How easy is it to get a credit card? That’s a good question and here we’ll try and answer that for you.

Not all that long ago, credit was relatively easy to come by – perhaps too easy some might say. Since the credit crunch in 2008 it’s fair to say that card issuers have tightened their lending criteria, simply having a credit card handed to you has become a thing of the past, but you can still get one.

At the end of the day though, whether a credit card is easy to obtain really depends on you, your financial situation and your credit history.

Why might it be hard to obtain a credit card?

Each provider has its own criteria, but in general, the people who might struggle to be accepted for credit include:

  • People who are unemployed or on a low income
  • Anyone with poor credit history
  • Those who have no credit history – meaning they have never borrowed money before

What should you do if you’re denied a card?

If you apply for a credit card and are turned down, resist the urge to apply for any more cards.

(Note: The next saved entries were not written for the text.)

$ cat src/rtl/psl_bw_assembler.sv
// psl_bw_assembler: PSL buffer-write consumer. Pairs the two 512-bit halves
// (ha_bwad 0 then 1, consecutive cycles) of each 128-byte transfer into one
// 1024-bit line and queues complete lines in a DEPTH-entry FIFO with a
// valid/ready head. Sequence errors pulse err_seq; full-FIFO drops set
// err_overflow and bump drop_count.
// Optional feature: define PSL_BW_PARITY_CHECK_EN to enable tag/data odd
// parity checking (err_tagpar, err_datapar, line_perr); otherwise those
// outputs are tied to 0 and the parity inputs are ignored.
module psl_bw_assembler #(
  parameter int unsigned DEPTH = 4
) (
  input  logic           ha_pclock,
  input  logic           ha_reset,
  input  logic           ha_bwvalid,
  input  logic [0:7]     ha_bwtag,
  input  logic           ha_bwtagpar,
  input  logic [0:5]     ha_bwad,
  input  logic [0:511]   ha_bwdata,
  input  logic [0:7]     ha_bwpar,
  output logic           line_valid,
  input  logic           line_ready,
  output logic [0:7]     line_tag,
  output logic [0:1023]  line_data,
  output logic           line_perr,
  output logic           err_tagpar,
  output logic           err_datapar,
  output logic           err_seq,
  output logic           err_overflow,
  output logic [7:0]     drop_count
);

  localparam int unsigned AW = $clog2(DEPTH);

  typedef enum logic {IDLE, HAVE_H0} state_t;

  state_t          state;
  logic [0:7]      h0_tag;
  logic [0:511]    h0_data;
  logic            beat0, beat1;
  logic            latch_h0, push, seq_err;

  logic [0:1023]   data_mem [DEPTH];
  logic [0:7]      tag_mem  [DEPTH];
  logic [AW:0]     wptr, rptr;
  logic [AW-1:0]   waddr, raddr;
  logic            full, empty, pop, push_ok;

  assign beat0 = ha_bwvalid && (ha_bwad == 6'd0);
  assign beat1 = ha_bwvalid && (ha_bwad == 6'd1);

  // Beat decode: decide whether to latch half 0, complete a line, or flag a sequence error
  always_comb begin
    latch_h0 = 1'b0;
    push     = 1'b0;
    seq_err  = 1'b0;
    unique case (state)
      IDLE: begin
        if (beat0)           latch_h0 = 1'b1;
        else if (ha_bwvalid) seq_err  = 1'b1;
      end
      HAVE_H0: begin
        if (beat1 && (ha_bwtag == h0_tag)) begin
          push = 1'b1;
        end else begin
          // every other case (no beat, wrong tag, repeated half 0, bad address)
          // is a sequence error; only a fresh half 0 restarts the pair
          seq_err  = 1'b1;
          latch_h0 = beat0;
        end
      end
    endcase
  end

  // Assembler state, captured half-0 tag and the registered sequence-error pulse
  always_ff @(posedge ha_pclock) begin
    if (ha_reset) begin
      state   <= IDLE;
      h0_tag  <= '0;
      err_seq <= 1'b0;
    end else begin
      state   <= latch_h0 ? HAVE_H0 : IDLE;
      err_seq <= seq_err;
      if (latch_h0) h0_tag <= ha_bwtag;
    end
  end

  assign waddr   = wptr[AW-1:0];
  assign raddr   = rptr[AW-1:0];
  assign empty   = (wptr == rptr);
  assign full    = (waddr == raddr) && (wptr[AW] != rptr[AW]);
  assign pop     = line_valid && line_ready;
  assign push_ok = push && (!full || pop);

  // FIFO pointers, overflow flag and saturating drop counter
  always_ff @(posedge ha_pclock) begin
    if (ha_reset) begin
      wptr         <= '0;
      rptr         <= '0;
      err_overflow <= 1'b0;
      drop_count   <= '0;
    end else begin
      if (pop)     rptr <= rptr + {{AW{1'b0}}, 1'b1};
      if (push_ok) wptr <= wptr + {{AW{1'b0}}, 1'b1};
      if (push && !push_ok) begin
        err_overflow <= 1'b1;
        if (drop_count != 8'hFF) drop_count <= drop_count + 8'd1;
      end
    end
  end

  // Datapath storage: half-0 data and FIFO line payloads (no reset needed)
  always_ff @(posedge ha_pclock) begin
    if (latch_h0) h0_data <= ha_bwdata;
    if (push_ok) begin
      data_mem[waddr] <= {h0_data, ha_bwdata};
      tag_mem[waddr]  <= h0_tag;
    end
  end

  // Head outputs are masked while empty so stale storage never shows
  assign line_valid = !empty;
  assign line_tag   = line_valid ? tag_mem[raddr]  : '0;
  assign line_data  = line_valid ? data_mem[raddr] : '0;

`ifdef PSL_BW_PARITY_CHECK_EN
  logic tag_bad, data_bad, beat_perr, h0_perr;
  logic perr_mem [DEPTH];

  // Odd-parity check of the tag and each 64-bit dword of the current beat
  always_comb begin
    tag_bad  = ~^{ha_bwtag, ha_bwtagpar};
    data_bad = 1'b0;
    for (int unsigned k = 0; k < 8; k++)
      data_bad = data_bad | ~^{ha_bwdata[64*k +: 64], ha_bwpar[k]};
    beat_perr = ha_bwvalid && (tag_bad || data_bad);
  end

  // Parity error pulses and the half-0 error carried into the line
  always_ff @(posedge ha_pclock) begin
    if (ha_reset) begin
      err_tagpar  <= 1'b0;
      err_datapar <= 1'b0;
      h0_perr     <= 1'b0;
    end else begin
      err_tagpar  <= ha_bwvalid && tag_bad;
      err_datapar <= ha_bwvalid && data_bad;
      if (latch_h0) h0_perr <= beat_perr;
    end
  end

  // Per-entry parity flag stored alongside the line payload
  always_ff @(posedge ha_pclock) begin
    if (push_ok) perr_mem[waddr] <= h0_perr || beat_perr;
  end

  assign line_perr = line_valid && perr_mem[raddr];
`else
  logic unused_par;
  assign unused_par  = ^{ha_bwtagpar, ha_bwpar};
  assign err_tagpar  = 1'b0;
  assign err_datapar = 1'b0;
  assign line_perr   = 1'b0;
`endif

endmodule
**config.mk**
```make
export PLATFORM = sky130hd
export DESIGN_NAME = sevseg_scan_driver
export DESIGN_NICKNAME = d
export VERILOG_FILES = /design/src/rtl/sevseg_pkg.sv /design/src/rtl/sevseg_scan_timer.sv /design/src/rtl/sevseg_scan_driver.sv
export SDC_FILE = /design/constraint.sdc
export NUM_CORES = 1
export LEC_CHECK = 0
export ABC_CLOCK_PERIOD_IN_PS = 5900
export BUFFER_PORTS_ARGS = -buffer_cell sky130_fd_sc_hd__buf_2
export CORE_UTILIZATION = 38
export CTS_BUF_LIST = sky130_fd_sc_hd__clkbuf_16
export CTS_CLUSTER_DIAMETER = 200
export DETAILED_ROUTE_END_ITERATION = 8
export PLACE_DENSITY = 0.55
export SKIP_LAST_GASP = 1
export SLEW_MARGIN = 20
export SYNTH_ARGS = -nofsm -noshare
export SYNTH_HDL_FRONTEND = slang
export SYNTH_HIERARCHICAL = 1
export SYNTH_SLANG_ARGS = --single-unit
```
**constraint.sdc**
```tcl
create_clock -name clk -period 5.9 [get_ports clk]
set_input_delay 1.18 -clock clk [delete_from_list [all_inputs] [get_ports clk]]
set_output_delay 1.18 -clock clk [all_outputs]
set_load 0.02 [all_outputs]
```
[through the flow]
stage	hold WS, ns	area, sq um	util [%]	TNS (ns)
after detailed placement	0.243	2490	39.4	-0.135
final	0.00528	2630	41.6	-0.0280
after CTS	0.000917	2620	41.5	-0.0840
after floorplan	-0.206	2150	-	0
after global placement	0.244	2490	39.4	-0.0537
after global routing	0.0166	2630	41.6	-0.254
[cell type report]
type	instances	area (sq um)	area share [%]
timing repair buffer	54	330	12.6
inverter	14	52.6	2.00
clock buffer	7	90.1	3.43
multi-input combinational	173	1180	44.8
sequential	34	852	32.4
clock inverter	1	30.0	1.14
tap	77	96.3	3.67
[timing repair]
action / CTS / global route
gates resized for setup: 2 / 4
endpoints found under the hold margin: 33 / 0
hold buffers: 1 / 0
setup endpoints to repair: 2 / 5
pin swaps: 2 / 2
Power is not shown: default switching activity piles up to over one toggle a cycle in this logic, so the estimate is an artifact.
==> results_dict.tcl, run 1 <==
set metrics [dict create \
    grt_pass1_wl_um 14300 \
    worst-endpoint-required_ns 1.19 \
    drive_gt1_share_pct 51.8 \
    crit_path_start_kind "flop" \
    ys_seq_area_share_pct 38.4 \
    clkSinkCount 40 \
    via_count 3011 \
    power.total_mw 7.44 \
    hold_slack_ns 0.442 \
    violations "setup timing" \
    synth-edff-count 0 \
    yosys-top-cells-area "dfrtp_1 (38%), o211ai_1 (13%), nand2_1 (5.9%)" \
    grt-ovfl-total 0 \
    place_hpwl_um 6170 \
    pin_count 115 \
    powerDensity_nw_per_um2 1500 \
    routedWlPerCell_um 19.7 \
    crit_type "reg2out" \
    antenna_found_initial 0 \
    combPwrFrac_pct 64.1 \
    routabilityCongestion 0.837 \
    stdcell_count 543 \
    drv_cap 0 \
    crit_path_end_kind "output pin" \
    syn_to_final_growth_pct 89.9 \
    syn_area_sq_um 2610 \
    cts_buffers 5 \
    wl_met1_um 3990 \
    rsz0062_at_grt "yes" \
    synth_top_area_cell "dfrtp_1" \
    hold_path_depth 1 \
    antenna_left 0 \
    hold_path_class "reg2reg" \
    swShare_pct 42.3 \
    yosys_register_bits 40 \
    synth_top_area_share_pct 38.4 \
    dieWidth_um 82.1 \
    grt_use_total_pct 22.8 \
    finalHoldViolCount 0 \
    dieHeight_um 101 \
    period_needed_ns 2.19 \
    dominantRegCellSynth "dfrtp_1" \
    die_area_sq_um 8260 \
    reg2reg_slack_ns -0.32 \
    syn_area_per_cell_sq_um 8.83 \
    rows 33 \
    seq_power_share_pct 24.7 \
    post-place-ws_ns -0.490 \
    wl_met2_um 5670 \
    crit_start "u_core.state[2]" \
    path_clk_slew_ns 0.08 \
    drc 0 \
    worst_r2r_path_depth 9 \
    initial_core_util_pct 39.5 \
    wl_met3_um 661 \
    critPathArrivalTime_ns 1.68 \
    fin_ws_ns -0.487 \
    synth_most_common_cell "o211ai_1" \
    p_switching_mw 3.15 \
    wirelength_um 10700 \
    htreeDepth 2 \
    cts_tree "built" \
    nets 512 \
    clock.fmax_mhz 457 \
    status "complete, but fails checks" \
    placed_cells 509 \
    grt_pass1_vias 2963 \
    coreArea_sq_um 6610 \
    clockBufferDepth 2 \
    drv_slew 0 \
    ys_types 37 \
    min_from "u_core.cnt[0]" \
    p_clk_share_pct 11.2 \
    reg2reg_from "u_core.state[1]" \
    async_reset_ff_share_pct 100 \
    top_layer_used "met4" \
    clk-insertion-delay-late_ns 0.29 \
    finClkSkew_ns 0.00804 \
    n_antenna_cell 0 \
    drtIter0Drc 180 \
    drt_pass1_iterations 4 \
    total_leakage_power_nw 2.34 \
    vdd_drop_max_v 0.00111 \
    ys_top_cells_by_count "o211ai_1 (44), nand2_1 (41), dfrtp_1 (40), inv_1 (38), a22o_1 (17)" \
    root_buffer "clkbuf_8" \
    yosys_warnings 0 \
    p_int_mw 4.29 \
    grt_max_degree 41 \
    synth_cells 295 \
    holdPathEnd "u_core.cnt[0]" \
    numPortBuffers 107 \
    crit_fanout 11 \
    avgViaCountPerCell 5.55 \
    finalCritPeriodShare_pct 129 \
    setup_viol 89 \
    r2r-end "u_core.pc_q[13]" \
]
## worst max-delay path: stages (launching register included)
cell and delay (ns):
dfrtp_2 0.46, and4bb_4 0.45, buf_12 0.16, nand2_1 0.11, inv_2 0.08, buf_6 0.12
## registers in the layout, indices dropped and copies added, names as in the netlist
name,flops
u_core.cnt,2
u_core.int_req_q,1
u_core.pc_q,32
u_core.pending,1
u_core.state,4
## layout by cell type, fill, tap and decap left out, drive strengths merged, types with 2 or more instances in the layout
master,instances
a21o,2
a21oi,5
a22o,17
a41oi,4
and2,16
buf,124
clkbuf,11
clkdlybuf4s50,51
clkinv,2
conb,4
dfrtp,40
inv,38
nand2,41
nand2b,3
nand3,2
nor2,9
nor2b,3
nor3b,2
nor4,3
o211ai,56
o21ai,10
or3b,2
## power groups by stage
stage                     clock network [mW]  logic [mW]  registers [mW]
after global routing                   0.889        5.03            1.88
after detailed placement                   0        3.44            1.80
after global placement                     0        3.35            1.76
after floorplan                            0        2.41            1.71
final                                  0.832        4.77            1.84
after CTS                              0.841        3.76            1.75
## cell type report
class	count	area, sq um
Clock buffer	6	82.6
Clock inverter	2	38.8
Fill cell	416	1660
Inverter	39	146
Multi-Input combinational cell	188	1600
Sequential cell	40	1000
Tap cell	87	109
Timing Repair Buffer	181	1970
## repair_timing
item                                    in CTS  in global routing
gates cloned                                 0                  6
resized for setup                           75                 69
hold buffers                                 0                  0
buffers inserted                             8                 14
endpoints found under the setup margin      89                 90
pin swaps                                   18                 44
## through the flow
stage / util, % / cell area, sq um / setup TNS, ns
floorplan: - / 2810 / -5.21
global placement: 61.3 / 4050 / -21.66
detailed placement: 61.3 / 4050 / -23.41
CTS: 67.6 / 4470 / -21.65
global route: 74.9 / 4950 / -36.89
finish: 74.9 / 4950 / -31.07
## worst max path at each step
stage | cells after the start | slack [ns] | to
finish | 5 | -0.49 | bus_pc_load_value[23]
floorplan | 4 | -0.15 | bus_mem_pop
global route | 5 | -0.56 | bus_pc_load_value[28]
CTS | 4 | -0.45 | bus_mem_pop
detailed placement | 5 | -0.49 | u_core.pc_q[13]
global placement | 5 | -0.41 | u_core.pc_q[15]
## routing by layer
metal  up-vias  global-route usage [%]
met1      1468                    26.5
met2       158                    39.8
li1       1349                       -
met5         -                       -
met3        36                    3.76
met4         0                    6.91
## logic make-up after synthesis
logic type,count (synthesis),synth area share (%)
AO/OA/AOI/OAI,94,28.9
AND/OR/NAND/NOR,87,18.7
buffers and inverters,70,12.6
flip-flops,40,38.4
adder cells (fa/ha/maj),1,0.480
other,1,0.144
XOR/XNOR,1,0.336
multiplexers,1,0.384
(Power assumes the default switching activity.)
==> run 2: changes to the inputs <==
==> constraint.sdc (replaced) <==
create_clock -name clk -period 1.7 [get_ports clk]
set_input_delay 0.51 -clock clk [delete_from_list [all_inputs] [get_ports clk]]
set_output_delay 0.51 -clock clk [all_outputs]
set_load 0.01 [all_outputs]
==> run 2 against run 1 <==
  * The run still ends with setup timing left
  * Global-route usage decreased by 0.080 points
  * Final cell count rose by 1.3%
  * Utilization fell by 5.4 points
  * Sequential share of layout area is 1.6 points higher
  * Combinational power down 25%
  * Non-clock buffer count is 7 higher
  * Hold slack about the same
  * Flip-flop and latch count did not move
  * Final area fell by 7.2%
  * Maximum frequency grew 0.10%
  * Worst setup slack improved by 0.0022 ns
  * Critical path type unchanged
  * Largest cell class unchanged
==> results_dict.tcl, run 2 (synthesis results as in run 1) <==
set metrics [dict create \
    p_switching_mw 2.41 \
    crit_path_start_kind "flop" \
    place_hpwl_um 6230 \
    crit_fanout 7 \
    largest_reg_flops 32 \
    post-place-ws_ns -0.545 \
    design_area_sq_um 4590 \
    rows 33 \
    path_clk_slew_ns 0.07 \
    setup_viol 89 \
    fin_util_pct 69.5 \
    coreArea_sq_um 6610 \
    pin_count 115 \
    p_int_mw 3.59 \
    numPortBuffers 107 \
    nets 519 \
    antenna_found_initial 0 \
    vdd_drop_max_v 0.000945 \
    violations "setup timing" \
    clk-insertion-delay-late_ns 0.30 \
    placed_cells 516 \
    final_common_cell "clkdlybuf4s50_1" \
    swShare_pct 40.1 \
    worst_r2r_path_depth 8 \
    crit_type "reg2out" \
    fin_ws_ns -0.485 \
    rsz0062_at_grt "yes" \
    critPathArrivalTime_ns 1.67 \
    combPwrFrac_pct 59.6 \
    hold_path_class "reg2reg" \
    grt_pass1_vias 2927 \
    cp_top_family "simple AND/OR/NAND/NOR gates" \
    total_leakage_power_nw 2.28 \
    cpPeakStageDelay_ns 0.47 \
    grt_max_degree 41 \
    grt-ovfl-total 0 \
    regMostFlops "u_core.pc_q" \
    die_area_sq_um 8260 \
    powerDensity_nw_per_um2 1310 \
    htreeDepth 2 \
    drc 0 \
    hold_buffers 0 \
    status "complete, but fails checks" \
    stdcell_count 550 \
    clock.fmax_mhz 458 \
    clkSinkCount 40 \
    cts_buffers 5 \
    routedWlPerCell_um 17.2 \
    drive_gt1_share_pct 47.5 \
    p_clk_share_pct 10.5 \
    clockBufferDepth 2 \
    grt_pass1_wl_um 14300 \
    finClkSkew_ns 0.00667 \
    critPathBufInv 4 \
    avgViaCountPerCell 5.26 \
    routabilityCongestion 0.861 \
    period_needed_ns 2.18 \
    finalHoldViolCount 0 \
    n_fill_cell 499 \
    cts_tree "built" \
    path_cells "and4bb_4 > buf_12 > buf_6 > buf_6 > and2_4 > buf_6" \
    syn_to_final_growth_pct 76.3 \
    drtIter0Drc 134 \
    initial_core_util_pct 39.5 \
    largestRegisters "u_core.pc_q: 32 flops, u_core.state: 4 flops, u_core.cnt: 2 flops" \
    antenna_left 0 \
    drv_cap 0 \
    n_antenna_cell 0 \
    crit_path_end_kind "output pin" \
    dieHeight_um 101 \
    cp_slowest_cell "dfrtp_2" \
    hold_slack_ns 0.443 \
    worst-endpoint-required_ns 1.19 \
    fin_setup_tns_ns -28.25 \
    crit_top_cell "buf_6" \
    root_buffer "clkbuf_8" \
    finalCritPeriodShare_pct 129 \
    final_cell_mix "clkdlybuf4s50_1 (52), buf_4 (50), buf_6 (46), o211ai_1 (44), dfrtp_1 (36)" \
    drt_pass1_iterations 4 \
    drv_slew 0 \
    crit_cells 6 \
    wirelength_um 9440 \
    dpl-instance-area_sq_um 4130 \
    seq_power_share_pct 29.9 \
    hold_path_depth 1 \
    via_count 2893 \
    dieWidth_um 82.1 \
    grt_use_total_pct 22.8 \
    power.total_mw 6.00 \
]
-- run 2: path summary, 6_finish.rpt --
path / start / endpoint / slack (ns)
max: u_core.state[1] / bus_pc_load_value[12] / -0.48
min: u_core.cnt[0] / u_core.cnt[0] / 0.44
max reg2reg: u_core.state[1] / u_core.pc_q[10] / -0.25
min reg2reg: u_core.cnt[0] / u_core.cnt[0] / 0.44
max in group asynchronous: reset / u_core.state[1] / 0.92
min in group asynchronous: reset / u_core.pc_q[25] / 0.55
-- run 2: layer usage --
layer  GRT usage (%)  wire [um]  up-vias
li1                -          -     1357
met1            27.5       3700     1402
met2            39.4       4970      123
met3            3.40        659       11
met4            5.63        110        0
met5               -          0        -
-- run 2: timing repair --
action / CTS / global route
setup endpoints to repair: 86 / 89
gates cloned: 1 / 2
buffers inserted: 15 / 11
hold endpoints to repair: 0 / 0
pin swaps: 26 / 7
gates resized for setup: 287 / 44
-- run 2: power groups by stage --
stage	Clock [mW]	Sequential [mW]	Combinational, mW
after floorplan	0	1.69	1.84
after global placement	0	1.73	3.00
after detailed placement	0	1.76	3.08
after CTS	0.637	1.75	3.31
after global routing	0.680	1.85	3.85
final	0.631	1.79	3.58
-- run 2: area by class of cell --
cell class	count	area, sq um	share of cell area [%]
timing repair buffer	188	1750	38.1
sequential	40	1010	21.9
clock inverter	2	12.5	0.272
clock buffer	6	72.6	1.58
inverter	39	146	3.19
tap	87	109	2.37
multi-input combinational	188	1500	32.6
--- config.mk ---
export PLATFORM = sky130hd
export DESIGN_NAME = alu_seq
export DESIGN_NICKNAME = d
export VERILOG_FILES = /design/src/rtl/alu_seq.sv
export SDC_FILE = /design/constraint.sdc
export NUM_CORES = 1
export LEC_CHECK = 0
export ABC_CLOCK_PERIOD_IN_PS = 2450
export CORE_ASPECT_RATIO = 0.8
export CORE_MARGIN = 5
export CORE_UTILIZATION = 55
export DETAILED_ROUTE_END_ITERATION = 8
export PLACE_DENSITY = 0.79
export SKIP_LAST_GASP = 1
export SYNTH_ARGS = -nofsm -noshare
export SYNTH_HDL_FRONTEND = slang
export SYNTH_SLANG_ARGS = --single-unit
--- constraint.sdc ---
create_clock -name CLK -period 2.45 [get_ports CLK]
set_clock_uncertainty 0.2 [all_clocks]
set_input_delay 0.3675 -clock CLK [delete_from_list [all_inputs] [get_ports CLK]]
set_output_delay 0.3675 -clock CLK [all_outputs]
set_load 0.1 [all_outputs]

Applying and being turned down repeatedly could leave a footprint on your credit history and make it harder to get a credit card with another provider.

Instead, your first job should be to check your credit history with one of the credit bureaus, such as Experian or Equifax. There may be an obvious mistake on your file that you can rectify. For example, your name may be linked to someone with a poor credit history just because they once lived at the same address.

You could also be one of the seven and a half million people who are not on the electoral roll. Lenders check this to avoid identity fraud, so adding yourself to the roll could help as you might be turned down until you are on it.

Which credit cards are easier to get?

If you’re struggling to get approved then you should look at why you’re being refused before you apply for any more. If it is due to a poor credit history (or no credit history) you might have more success applying for a credit building card.

If you’ve been bankrupt, have County Court Judgments (CCJs) or a low income, such a card might also be worth considering.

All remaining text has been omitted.